Il faut le dire sans craindre d’être contredit par les penseurs de Gauche : la Droite a gagné la bataille des idées avec Zemmour, Finkielkraut, Tillinac. Tous ces auteurs mettent l’accent sur la notion de Nation, sur les valeurs d’autorité, sur l’identité et sur la #France d’hier dont ils aimeraient voir briller le lustre aujourd’hui. La Gauche, « communautariste » malgré ses discours sur le républicanisme, a laissé faire et a laissé les communautés se développer entre elles en apportant du grain à moudre à la Droite. Si la pensée de Droite est aujourd’hui triomphante, c’est parce que la Gauche a laissé à la Droite ce qui faisait sa force : le débat d’idées.
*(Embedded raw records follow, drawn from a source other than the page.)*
<file path="src/include/radio_regs_pkg.sv">
package radio_regs_pkg;

  // ==========================================================================
  // register map
  localparam logic [5:0] ADDR_STRENGTH   = 6'h22;
  localparam logic [5:0] ADDR_GAIN       = 6'h23;
  localparam logic [5:0] ADDR_TRIM       = 6'h24;
  localparam logic [5:0] ADDR_SLOPE      = 6'h26;
  localparam logic [5:0] ADDR_CONTROL    = 6'h03;
  localparam logic [5:0] ADDR_ANALOG     = 6'h20;

  // ==========================================================================
  // field positions and reset values
  localparam int         RX_ENABLE_BIT   = 7;
  localparam int         DEV_RESET_BIT   = 0;
  localparam int         VALID_BIT       = 5;
  localparam int         CLK_DISABLE_BIT = 6;
  localparam logic [7:0] RESET_VALUE     = 8'h00;
  localparam logic [7:0] UNDEF_READ      = 8'h00;

  // ==========================================================================
  // slope select encodings
  localparam logic [1:0] SLOPE_WIDE      = 2'h3;
  localparam logic [1:0] SLOPE_NARROW    = 2'h2;
  localparam logic [1:0] SLOPE_RSVD      = 2'h1;
  localparam logic [1:0] SLOPE_NONE      = 2'h0;

  typedef enum logic [1:0] {
    ADJ_NONE,
    ADJ_NARROW,
    ADJ_WIDE
  } slope_adjust_t;

  // register access request from the serial interface
  typedef struct packed {
    logic       wr;
    logic       rd;
    logic [5:0] addr;
    logic [7:0] wdata;
  } reg_req_t;

endpackage

</file>
<file path="src/core/radio_tuning_status_regs.sv">
`timescale 1ns/1ns
`default_nettype none

module radio_tuning_status_regs
  import radio_regs_pkg::*;
(
  input  wire logic                     mclk_in,
  input  wire logic                     nrst_in,
  input  wire radio_regs_pkg::reg_req_t req_in,
  input  wire logic                     rx_sample_in,
  input  wire logic [4:0]               received_strength_value_in,
  input  wire logic                     ref_clock_in,
  output logic [7:0]                    rdata_out,
  output logic                          reference_clock_out_pin_out,
  output logic [2:0]                    amp_gain_setting_out,
  output logic [5:0]                    crystal_trim_out,
  output logic [1:0]                    oscillator_slope_select_out
);
  import radio_regs_pkg::*;

  // ==========================================================================
  // elaboration checks: the byte slices below assume this field layout
  if (VALID_BIT != 5) begin : g_bad_valid_bit
    $error("valid flag must sit just above the five-bit strength value");
  end
  if (CLK_DISABLE_BIT != 6) begin : g_bad_clk_bit
    $error("clock disable must sit just above the six-bit trim code");
  end
  if (RX_ENABLE_BIT > 7 || DEV_RESET_BIT > 7) begin : g_bad_ctrl_bits
    $error("control bit positions must fall inside one byte");
  end
  if (SLOPE_WIDE == SLOPE_NARROW || SLOPE_NARROW == SLOPE_NONE) begin : g_bad_slope_codes
    $error("slope encodings must be distinct");
  end

  // ==========================================================================
  // reset release
  // the block leaves reset two edges after the pin, all flops on one edge
  logic       rst_meta_reg;
  logic       rst_sync_reg;

  always_ff @(posedge mclk_in or negedge nrst_in) begin
    if (!nrst_in) begin
      rst_meta_reg <= 1'b0;
      rst_sync_reg <= 1'b0;
    end else begin
      rst_meta_reg <= 1'b1;
      rst_sync_reg <= rst_meta_reg;
    end
  end

  wire rst_n = rst_sync_reg;

  // ==========================================================================
  // reference clock sampling: three stages, change counts when last two agree
  // limitation: a level must last two clock periods to pass, so the pin only
  // follows references slower than a quarter of mclk; faster ones read as idle
  logic [2:0] refclk_sync_reg;
  logic       refclk_level_reg;

  always_ff @(posedge mclk_in or negedge rst_n) begin
    if (!rst_n) begin
      refclk_sync_reg  <= 3'h0;
      refclk_level_reg <= 1'b0;
    end else begin
      refclk_sync_reg <= {refclk_sync_reg[1:0], ref_clock_in};
      if (refclk_sync_reg[1] == refclk_sync_reg[2]) begin
        refclk_level_reg <= refclk_sync_reg[2];
      end
    end
  end

  // ==========================================================================
  // decode
  // writes and the device reset all come from the one request word
  wire wr_gain     = req_in.wr && (req_in.addr == ADDR_GAIN);
  wire wr_trim     = req_in.wr && (req_in.addr == ADDR_TRIM);
  wire wr_slope    = req_in.wr && (req_in.addr == ADDR_SLOPE);
  wire wr_control  = req_in.wr && (req_in.addr == ADDR_CONTROL);
  // device reset lasts only the cycle of the write; the analog byte is not stored
  wire dev_reset   = req_in.wr && (req_in.addr == ADDR_ANALOG)
                     && req_in.wdata[DEV_RESET_BIT];

  // ==========================================================================
  // registers
  logic       rx_mode_reg;
  logic       sample_pending_reg;
  logic       valid_reg;
  logic [4:0] strength_reg;
  logic [2:0] gain_reg;
  logic [7:0] trim_reg;
  logic [1:0] slope_reg;
  logic [7:0] rdata_reg;
  logic       refout_reg;

  // entering receive mode arms one capture
  // a second write of bit 7 while still receiving does not re-arm; leaving and
  // entering again does, and clears the valid flag until the new sample lands
  wire rx_enter = wr_control && req_in.wdata[RX_ENABLE_BIT] && !rx_mode_reg;
  // the first strobe after arming is taken, later strobes wait for a new entry
  wire capture  = sample_pending_reg && rx_sample_in;

  always_ff @(posedge mclk_in or negedge rst_n) begin
    if (!rst_n) begin
      rx_mode_reg        <= 1'b0;
      sample_pending_reg <= 1'b0;
      valid_reg          <= 1'b0;
      strength_reg       <= 5'h00;
    end else if (dev_reset) begin
      rx_mode_reg        <= 1'b0;
      sample_pending_reg <= 1'b0;
      valid_reg          <= 1'b0;
      strength_reg       <= 5'h00;
    end else begin
      if (wr_control) begin
        rx_mode_reg <= req_in.wdata[RX_ENABLE_BIT];
      end
      if (rx_enter) begin
        sample_pending_reg <= 1'b1;
        valid_reg          <= 1'b0;
      end else if (capture) begin
        sample_pending_reg <= 1'b0;
        valid_reg          <= 1'b1;
        strength_reg       <= received_strength_value_in;
      end
    end
  end

  always_ff @(posedge mclk_in or negedge rst_n) begin
    if (!rst_n) begin
      gain_reg  <= 3'h0;
      trim_reg  <= RESET_VALUE;
      slope_reg <= SLOPE_NONE;
    end else if (dev_reset) begin
      gain_reg  <= 3'h0;
      trim_reg  <= RESET_VALUE;
      slope_reg <= SLOPE_NONE;
    end else begin
      // reserved gain bits are not stored and read back as zero
      if (wr_gain) begin
        gain_reg <= req_in.wdata[2:0];
      end
      // trim bit 7 is kept so the host reads back the byte it wrote
      if (wr_trim) begin
        trim_reg <= req_in.wdata;
      end
      // slope reserved bits 5:0 are dropped
      if (wr_slope) begin
        slope_reg <= req_in.wdata[7:6];
      end
    end
  end

  // ==========================================================================
  // read mux; writes to the strength register are ignored
  // the slope register is write-only; its read value means nothing
  logic [7:0] rd_value;
  assign rd_value =
    (req_in.addr == ADDR_STRENGTH) ? {2'h0, valid_reg, strength_reg} :
    (req_in.addr == ADDR_GAIN)     ? {5'h00, gain_reg} :
    (req_in.addr == ADDR_TRIM)     ? trim_reg :
    UNDEF_READ;

  // ==========================================================================
  // slope decode
  // reserved code 01 falls through to no adjustment
  slope_adjust_t slope_mode;
  assign slope_mode = (slope_reg == SLOPE_WIDE)   ? ADJ_WIDE :
                      (slope_reg == SLOPE_NARROW) ? ADJ_NARROW : ADJ_NONE;

  always_ff @(posedge mclk_in or negedge rst_n) begin
    if (!rst_n) begin
      rdata_reg  <= 8'h00;
      refout_reg <= 1'b0;
    end else begin
      // read data holds until the next read
      if (req_in.rd) begin
        rdata_reg <= rd_value;
      end
      // the pin stays low while bit 6 is set, whatever the reference does
      refout_reg <= refclk_level_reg && !trim_reg[CLK_DISABLE_BIT];
    end
  end

  // ==========================================================================
  // slope select output, one cycle behind the stored field
  logic [1:0] slope_out_reg;
  always_ff @(posedge mclk_in or negedge rst_n) begin
    if (!rst_n) begin
      slope_out_reg <= 2'h0;
    end else begin
      slope_out_reg <= (slope_mode == ADJ_WIDE)   ? SLOPE_WIDE :
                       (slope_mode == ADJ_NARROW) ? SLOPE_NARROW : SLOPE_NONE;
    end
  end

  // ==========================================================================
  // outputs, each straight from a flop
  assign rdata_out                   = rdata_reg;
  assign reference_clock_out_pin_out = refout_reg;
  assign amp_gain_setting_out        = gain_reg;
  assign crystal_trim_out            = trim_reg[5:0];
  assign oscillator_slope_select_out = slope_out_reg;

endmodule

`default_nettype wire

</file>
Il y a plusieurs Think Tanks à Gauche mais ils sont incapables de produire une pensée structurée et incapable de mettre en défaut toute la Droite qui surfe sur un vent nouveau la lutte contre le terrorisme et le questionnement sur l’identité française.

 

La Droite qui était en perte de vitesse, revient au devant de la scène en s’appropriant un certain nombre de thèmes, comme l’identité, la sécurité, l’immigration (thème traditionnel du Front National). En revanche, la Droite évite l’écueil de dire comment on peut vivre ensemble dans une Nation traversée par les conflits religieux qui déstabilisent l’identité nationale. Il n’y a pas de conflit religieux en France, en revanche la pratique ou les principes d’existence de certaines religions, comme l’#Islam, au nom de la liberté, de l’égalité et de la fraternité, posent problème. On attend des dirigeants politiques LR qu’ils disent de manière concrète quelle est leur position vis-à-vis de la pratique religieuse de nos compatriotes musulmans et on attend qu’ils disent aux autres compatriotes français comment intégrer l’islam dans la culture et la société française, sachant qu’il n’y a pas de séparation entre sphère privée et sphère publique dans l’islam, contrairement aux religions chrétienne et juive. Voilà le véritable problème qui est posé aux femmes et aux hommes politiques de Droite et de Gauche sur l’intégration, ou comme le dirait la Droite, sur l’assimilation de l’Islam dans la société française.

 

Les débats autour du Burkini, du voile, sont peut-être intéressants mais ils demeurent insuffisants car, au-delà de ces étoffes respectables pour nos compatriotes musulmans, il reste un problème fondamental : comment faire France avec nos compatriotes musulmans. La France n’a pas assez réfléchi sur sa manière d’intégrer les populations issues de son empire colonial. Elle a cru qu’elle pourrait se comporter comme elle l’a toujours fait, à savoir que ces populations étaient des sujets au 19ième siècle. Le problème est qu’avec l’acquisition de la nationalité française, ces sujets sont devenus des acteurs « activants », capables de voter, de revendiquer, de dire ce en quoi elles croient dans une société française marquée par la laïcité. La France est piégée par le concept de laïcité qu’elle n’a plus re-théorisé depuis 1905. La séparation de l’Eglise et de l’Etat était facile à cette époque, aujourd’hui nous avons l’islam et un certain nombre de nos compatriotes estiment légitime de pratiquer leur religion dans notre pays en suivant les principes de la sunna et de l’oumma qui font qu’il n’y a pas de différence stratégique entre la sphère privée et la sphère publique. Etre musulman, c’est être en continuité alors que pour nous catholiques, dont je suis, 1905 nous a obligé à opérer une rupture entre sphère privée et sphère publique. Interdire le #Burkini sur le territoire français, comme le fait Nicolas Sarkozy, c’est bien, mais que fait-on du voile ? On attend le vendredi 26 la réponse du Conseil d'Etat sur le burkini.

 

Voilà le véritable enjeu pour l’intégration de l’islam dans notre maison commune France. Comment lier sphère privée et sphère publique ? Séparer les deux, c’est créer une déstabilisation pour nos compatriotes musulmans. Messieurs les politiques, à vous de réfléchir pour des actes concrets.